Swords and whips and other weapons appear on stage throughout the performance.
To help students know how to fight on stage realistically and safely, Long hired a nationally certified stage combat choreographer from Weeping Water who worked one Saturday with the four combat actors and anyone else who wanted to learn the basics.
Long said students paid for the choreographer from what they made selling concessions during the last school year.
The play itself is set in the 1930s and begins with two brothers Benny (Zac Franzen) and Phil (Christopher Block) who go to the Arizona desert to be extras in a huge biblical epic Exeunt Omnes.
Long said things move rapidly in the riotous comedy.
“Before you know it, Phil is directing the movie and Benny is starring in it,” she said.
To complicate matters more, they both fall in love with Louise (Elizabeth Graham), the assistant director in charge of the extras.

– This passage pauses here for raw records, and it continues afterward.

## config.mk

```make
export PLATFORM = sky130hd
export DESIGN_NAME = pc_fetch_ctrl
export DESIGN_NICKNAME = d
export VERILOG_FILES = /design/src/rtl/pc_fetch_ctrl.sv
export SDC_FILE = /design/constraint.sdc
export NUM_CORES = 1
export LEC_CHECK = 0
export CAP_MARGIN = 20
export CORE_MARGIN = 2
export CORE_UTILIZATION = 48
export DETAILED_ROUTE_END_ITERATION = 10
export HOLD_SLACK_MARGIN = 0.12
export PLACE_DENSITY = 0.86
export SETUP_SLACK_MARGIN = 0.4
export SYNTH_ARGS = -nofsm -noshare
export SYNTH_HDL_FRONTEND = slang
export SYNTH_SLANG_ARGS = --single-unit
```

## constraint.sdc

```tcl
create_clock -name clk -period 2.5 [get_ports clk]
set_input_delay 0.25 -clock clk [delete_from_list [all_inputs] [get_ports clk]]
set_output_delay 0.25 -clock clk [all_outputs]
set_load 0.02 [all_outputs]
```

## src/rtl/pc_fetch_ctrl.sv

```systemverilog
// Fetch-address owner for the IF stage: picks trap/redirect/sequential next PC,
// holds the request under stall/backpressure, buffers one late redirect or trap.
module pc_fetch_ctrl #(
    parameter int              XLEN         = 32,
    parameter logic [XLEN-1:0] RESET_VECTOR = 32'h0000_0000,
    parameter int              INC          = 4,
    parameter int              ALIGN_BITS   = 2
) (
    input  logic            clk,
    input  logic            rst_n,
    input  logic            clk_en,
    input  logic            stall,
    input  logic            redirect_valid,
    input  logic [XLEN-1:0] redirect_target,
    input  logic            trap_valid,
    input  logic [XLEN-1:0] trap_vector,
    input  logic            imem_req_ready,
    output logic            imem_req_valid,
    output logic [XLEN-1:0] pc_out,
    output logic [XLEN-1:0] pc_plus_inc,
    output logic            redirect_pending,
    output logic            misaligned_fault
);

    // state | meaning
    // BOOT  | one cycle after reset, no request issued
    // FETCH | request valid at pc_out
    // FAULT | misaligned target loaded, waiting for a trap vector
    typedef enum logic [1:0] {
        BOOT  = 2'd0,
        FETCH = 2'd1,
        FAULT = 2'd2
    } state_t;

    localparam logic [XLEN-1:0] ALIGN_MASK = XLEN'((64'd1 << ALIGN_BITS) - 64'd1);

    state_t          state, state_nx;
    logic [XLEN-1:0] pc, pc_nx;
    logic            pend_valid, pend_valid_nx;
    logic            pend_trap, pend_trap_nx;
    logic [XLEN-1:0] pend_addr, pend_addr_nx;

    logic            adv;
    logic            sel_valid;
    logic [XLEN-1:0] sel_addr;

    function automatic logic is_misaligned(input logic [XLEN-1:0] a);
        return |(a & ALIGN_MASK);
    endfunction

    assign imem_req_valid   = (state == FETCH);
    assign misaligned_fault = (state == FAULT);
    assign redirect_pending = pend_valid;
    assign pc_out           = pc;
    assign pc_plus_inc      = pc + XLEN'(INC);
    assign adv              = (state == FETCH) && !stall && imem_req_ready;

    always_comb begin
        sel_valid = 1'b1;
        sel_addr  = '0;
        if (trap_valid) begin
            sel_addr = trap_vector;
        end else if (pend_valid && pend_trap) begin
            sel_addr = pend_addr;
        end else if (redirect_valid) begin
            sel_addr = redirect_target;
        end else if (pend_valid) begin
            sel_addr = pend_addr;
        end else begin
            sel_valid = 1'b0;
        end
    end

    always_comb begin
        state_nx      = state;
        pc_nx         = pc;
        pend_valid_nx = pend_valid;
        pend_trap_nx  = pend_trap;
        pend_addr_nx  = pend_addr;

        case (state)
            BOOT, FETCH: begin
                if (state == BOOT) begin
                    state_nx = FETCH;
                end
                if (adv) begin
                    pend_valid_nx = 1'b0;
                    pend_trap_nx  = 1'b0;
                    if (sel_valid) begin
                        pc_nx = sel_addr;
                        if (is_misaligned(sel_addr)) begin
                            state_nx = FAULT;
                        end
                    end else begin
                        pc_nx = pc_plus_inc;
                    end
                end else if (trap_valid) begin
                    pend_valid_nx = 1'b1;
                    pend_trap_nx  = 1'b1;
                    pend_addr_nx  = trap_vector;
                end else if (redirect_valid && !(pend_valid && pend_trap)) begin
                    // a buffered trap must never be displaced by a redirect
                    pend_valid_nx = 1'b1;
                    pend_trap_nx  = 1'b0;
                    pend_addr_nx  = redirect_target;
                end
            end
            FAULT: begin
                if (trap_valid) begin
                    pc_nx    = trap_vector;
                    state_nx = is_misaligned(trap_vector) ? FAULT : FETCH;
                end
            end
            default: begin
                state_nx = BOOT;
            end
        endcase
    end

    always_ff @(posedge clk) begin
        if (rst_n) begin
            state      <= BOOT;
            pc         <= RESET_VECTOR;
            pend_valid <= 1'b0;
            pend_trap  <= 1'b0;
            pend_addr  <= '0;
        end else if (clk_en) begin
            state      <= state_nx;
            pc         <= pc_nx;
            pend_valid <= pend_valid_nx;
            pend_trap  <= pend_trap_nx;
            pend_addr  <= pend_addr_nx;
        end
    end

endmodule

```

==> results.md <==
## Outcome
* complete, no violations — run status

## GRT
* 27700 µm — first-pass GRT wire length
* 0 — number of antenna violations at the first check in global routing
* 0 — overflow left after global routing
* 0.343 — global-route usage over all layers
* 51 — maximum number of pins on one net before global-route repair
* 5226 — vias in the first global route

## Setup path
* 4 — maximum fanout encountered on the critical timing path
* 0.35 ns — largest stage delay on the critical path
* simple AND/OR/NAND/NOR gates — largest delay contributor family on the critical path
* 2.14 ns — data arrival time at the worst-slack endpoint
* 2.25 ns — worst endpoint required time
* dfxtp_2 — worst-path cell with the longest stage delay
* 3 — crit path buf inv count
* output pin — Worst Setup End Kind
* register to output pin — Setup CP Type
* register — kind of start point of the critical path
* buf_6, ha_4, nand4_1, nor3_2, buf_4, nand4_1, xnor2_1, buf_4 — ordered cell list for the critical path

## Timing
* 0 — number of endpoints with negative hold slack in the final report
* 0.535 — worst relative slew slack
* 0.955 — final clock period utilization by the worst path
* 0 — final number of setup-violating endpoints
* 2.39 ns — min Tclk post-route
* 0 — number of max-slew violations in the final report
* 0.680 ns — worst-margin pin slew
* 419 MHz — fmax
* 0.00775 ns — Worst Skew
* yes — unrepaired setup endpoints after global routing
* 0 ns — final-layout setup total negative slack

## Die
* 0.495 — Initial Util
* 138 — number of top-level pins
* 0.00928 mm² — core footprint
* 102 µm — die width
* 0.0104 mm² — area of the die
* 102 µm — Die Ht
* 35 — row cnt

## Synth
* dfxtp_1 (30%), mux2i_1 (6.8%), a211oi_1 (5.2%), nor2_1 (5.1%), o21ai_0 (4.7%) — top area cells in the synthesized netlist
* 0.296 — top-area cell type share of the netlist area
* 8.06 µm² — average footprint of a synthesized cell
* 0.296 — Seq/Total Area, Yosys
* 0.00459 mm² — post-synthesis instance area
* dfxtp_1 — largest area contributor in the netlist
* 570 — number of instances in the synthesized netlist
* 642 — Syn Nets
* 0 — async set or reset register ratio after synthesis
* dfxtp_1 — Top FF cell, synth
* 66 — number of unique standard cell types used by synthesis
* 0 — warnings from Yosys
* 0 — Post-synth EDFFs
* 68 — number of register bits inferred by synthesis

## CTS
* 0.35 ns — later-pin clock latency in the skew report
* 3 — H-tree levels
* 68 — number of sinks handled by clock tree synthesis
* done — TritonCTS clock tree
* 0.09 ns — post-CTS clock slew at the launch and capture registers of the worst setup and hold paths
* 2 — Longest Clk Path Bufs
* 9 — clock buffers created by TritonCTS
* clkbuf_8 — clock root buffer

## Finish
* 0.769 — utilization after layout
* 55.4% — Layout Area Growth over Synthesis
* buf_4 — most frequent standard cell in the layout excluding fill and tap cells
* 0.00323 mm² — area taken by multi-input logic gates
* 902 — Final Instance Count excl. Fillers
* buf_4 (112), clkdlybuf4s50_1 (107), nor2_1 (61) — commonest non-fill, non-tap cells in the layout
* 840 — NumNets Final
* 0.00139 mm² — sequential cell area
* 656 — number of filler cells placed in the layout
* 0 — Antenna Cells
* 0.283 — fraction of layout cells with a size suffix above 1

## Route
* 19100 µm — post-detailed-routing wire length
* 8 — First-pass DRT Iterations
* 6.53 — via density per instance
* 7520 µm — detailed-route wire length on metal 1
* 2040 µm — met3 layer wire length in the routed design
* met4 — topmost layer with routed signal wires
* 21.2 µm — drt wl/cell
* 0 — DRC violations left
* 8810 µm — routed length on met2
* 5892 — Vias
* 0 — post-route antenna net violation count
* 660 — count of routing violations after the opening detailed-route iteration

## Placement
* 12800 µm — placed wire-length estimate
* 0.900 — Routability Congestion
* 851 — cell total after placement
* 137 — number of buffers inserted by port buffering

## Min path
* input pin to register — worst hold path type

## Run
* 0 — count of maximum capacitance violations

## Pwr
* 0.000243 V — Max IR drop VDD
* 2.95 nW — leakage power
* 419 mW/mm² — Power Density

-- through the flow --
stage / total power [mW] / cell area (µm²) / hold slack (ns) / worst slack, ns
6_report: 2.99 / 7140 / 0.271 / 0.112
2_1_floorplan: 1.55 / 4680 / 0.365 / 0.386
3_3_place_gp: 1.87 / 6520 / 0.482 / 0.0858
5_1_grt: 3.07 / 7140 / 0.263 / 0.0469
3_5_place_dp: 1.88 / 6520 / 0.491 / 0.0190
4_1_cts: 2.94 / 6940 / 0.245 / 0.0888
-- registers in the layout, indices dropped and copies added, names as in the netlist --
signal / count
pc_out: 32
pend_addr: 32
pend_trap: 1
redirect_pending: 1
state: 2
-- cell families after synthesis --
logic type,Yosys count,synth area share
fa+ha+maj,1,0.00272
xor+xnor,28,0.0534
flops,68,0.296
compound gates,177,0.271
simple gates,195,0.229
mux,42,0.0945
buf+inv,59,0.0528
-- report_power, final --
| group | switching [mW] | internal [mW] |
|---|---|---|
| logic | 0.371 | 0.332 |
| clock network | 0.500 | 0.600 |
| registers | 0.0404 | 1.14 |
-- cell type report --
cell class,count,area share
Inverter,6,0.00316
Clock buffer,10,0.0193
Clock inverter,6,0.0133
Multi-Input combinational cell,443,0.453
Timing Repair Buffer,240,0.294
Sequential cell,68,0.195
Tap cell,129,0.0226
-- final timing paths --
check             slack, ns               to  depth (start not counted)           from
setup / recovery       0.11  pc_plus_inc[26]                          8      pc_out[2]
hold / removal         0.27       pc_out[12]                          2          rst_n
setup reg to reg       0.26       pc_out[30]                          9      pc_out[2]
hold reg to reg        0.50    pend_addr[30]                          2  pend_addr[30]
-- what timing repair did --
| item | CTS | global route |
|---|---|---|
| pin swaps | 18 | 22 |
| gates cloned | 0 | 0 |
| gates resized for setup | 136 | 38 |
| hold buffers | 0 | 0 |
| setup endpoints to repair | 28 | 34 |
| setup buffers | 22 | 13 |
-- synthesized netlist by cell type, drive strengths merged, types with 3 or more instances --
| master | n |
|---|---|
| a211oi | 32 |
| a21oi | 17 |
| a221o | 3 |
| a221oi | 15 |
| a22oi | 4 |
| a2bb2oi | 3 |
| a311oi | 3 |
| a31oi | 5 |
| a32o | 4 |
| a32oi | 8 |
| and2 | 5 |
| and3 | 7 |
| and4 | 4 |
| buf | 17 |
| clkbuf | 36 |
| dfxtp | 68 |
| inv | 6 |
| mux2 | 11 |
| mux2i | 31 |
| nand2 | 26 |
| nand2b | 8 |
| nand3 | 22 |
| nand4 | 15 |
| nor2 | 63 |
| nor3 | 16 |
| nor3b | 4 |
| nor4 | 12 |
| o211ai | 7 |
| o21ai | 45 |
| o22ai | 3 |
| o31a | 3 |
| o31ai | 7 |
| or4 | 4 |
| xnor2 | 18 |
| xor2 | 10 |
-- layer usage --
metal  global-route usage  up-vias
met5                    0        -
li1                     -     2582
met1                0.477     2751
met3               0.0602       90
met4                0.120        0
met2                0.538      469
Power figures use the tool's default switching activity.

Throughout the way, there are gladiator battles, the 10 plagues and a cast of thousands portrayed by other actors.
Joanna Blecha, who plays the queen, described the production as a comedy much different than what she’s been involved in in the past.
Kelsey Houchin, a dancer and extra, said the one act “is fun and fun to act out.”
Block said Epic Proportions has a mixture of humor, romance and action.
Franzen said it “has bits of comedy that fits everyone’s (in the audience) type of humor.”
Long said the play fits the cast well, noting that at auditions the directors tried to give everyone a part.
Co-director Erin Feather said the comedy is a good change of pace compared to past productions.
Students performed the play in Loup City last Friday where they were ranked fifth and Franzen and Liz were named best actor and best actress.
The two and Chris Block were also noted performers.
“We took a limited set and only costume accessories,” Long said. “We wore street clothes because we still aren’t ready to add costumes for everyone.”
Long described the competition as more of a formal rehearsal than a performance.
“I am really proud of the effort our kids put forth in Loup City, competing against plays that were stage-ready,” Long said. “I look forward to what they will do in the coming month.”
Gothenburg hosts its own invite on Tuesday, Nov. 17, to which the public is invited.
Eight area teams will compete—Gothenburg, Cozad, Lexington, Eustis-Farnam, Hershey, Sutherland, McCook and Cody-Kilgore.
Admission is $5 with the Swedes taking the stage at 9 a.m. Plays are every hour with an awards presentation at 5:30 p.m.
The public gets another chance to see the play when students perform in the performing arts center on Monday, Nov. 30, at 7:30 p.m.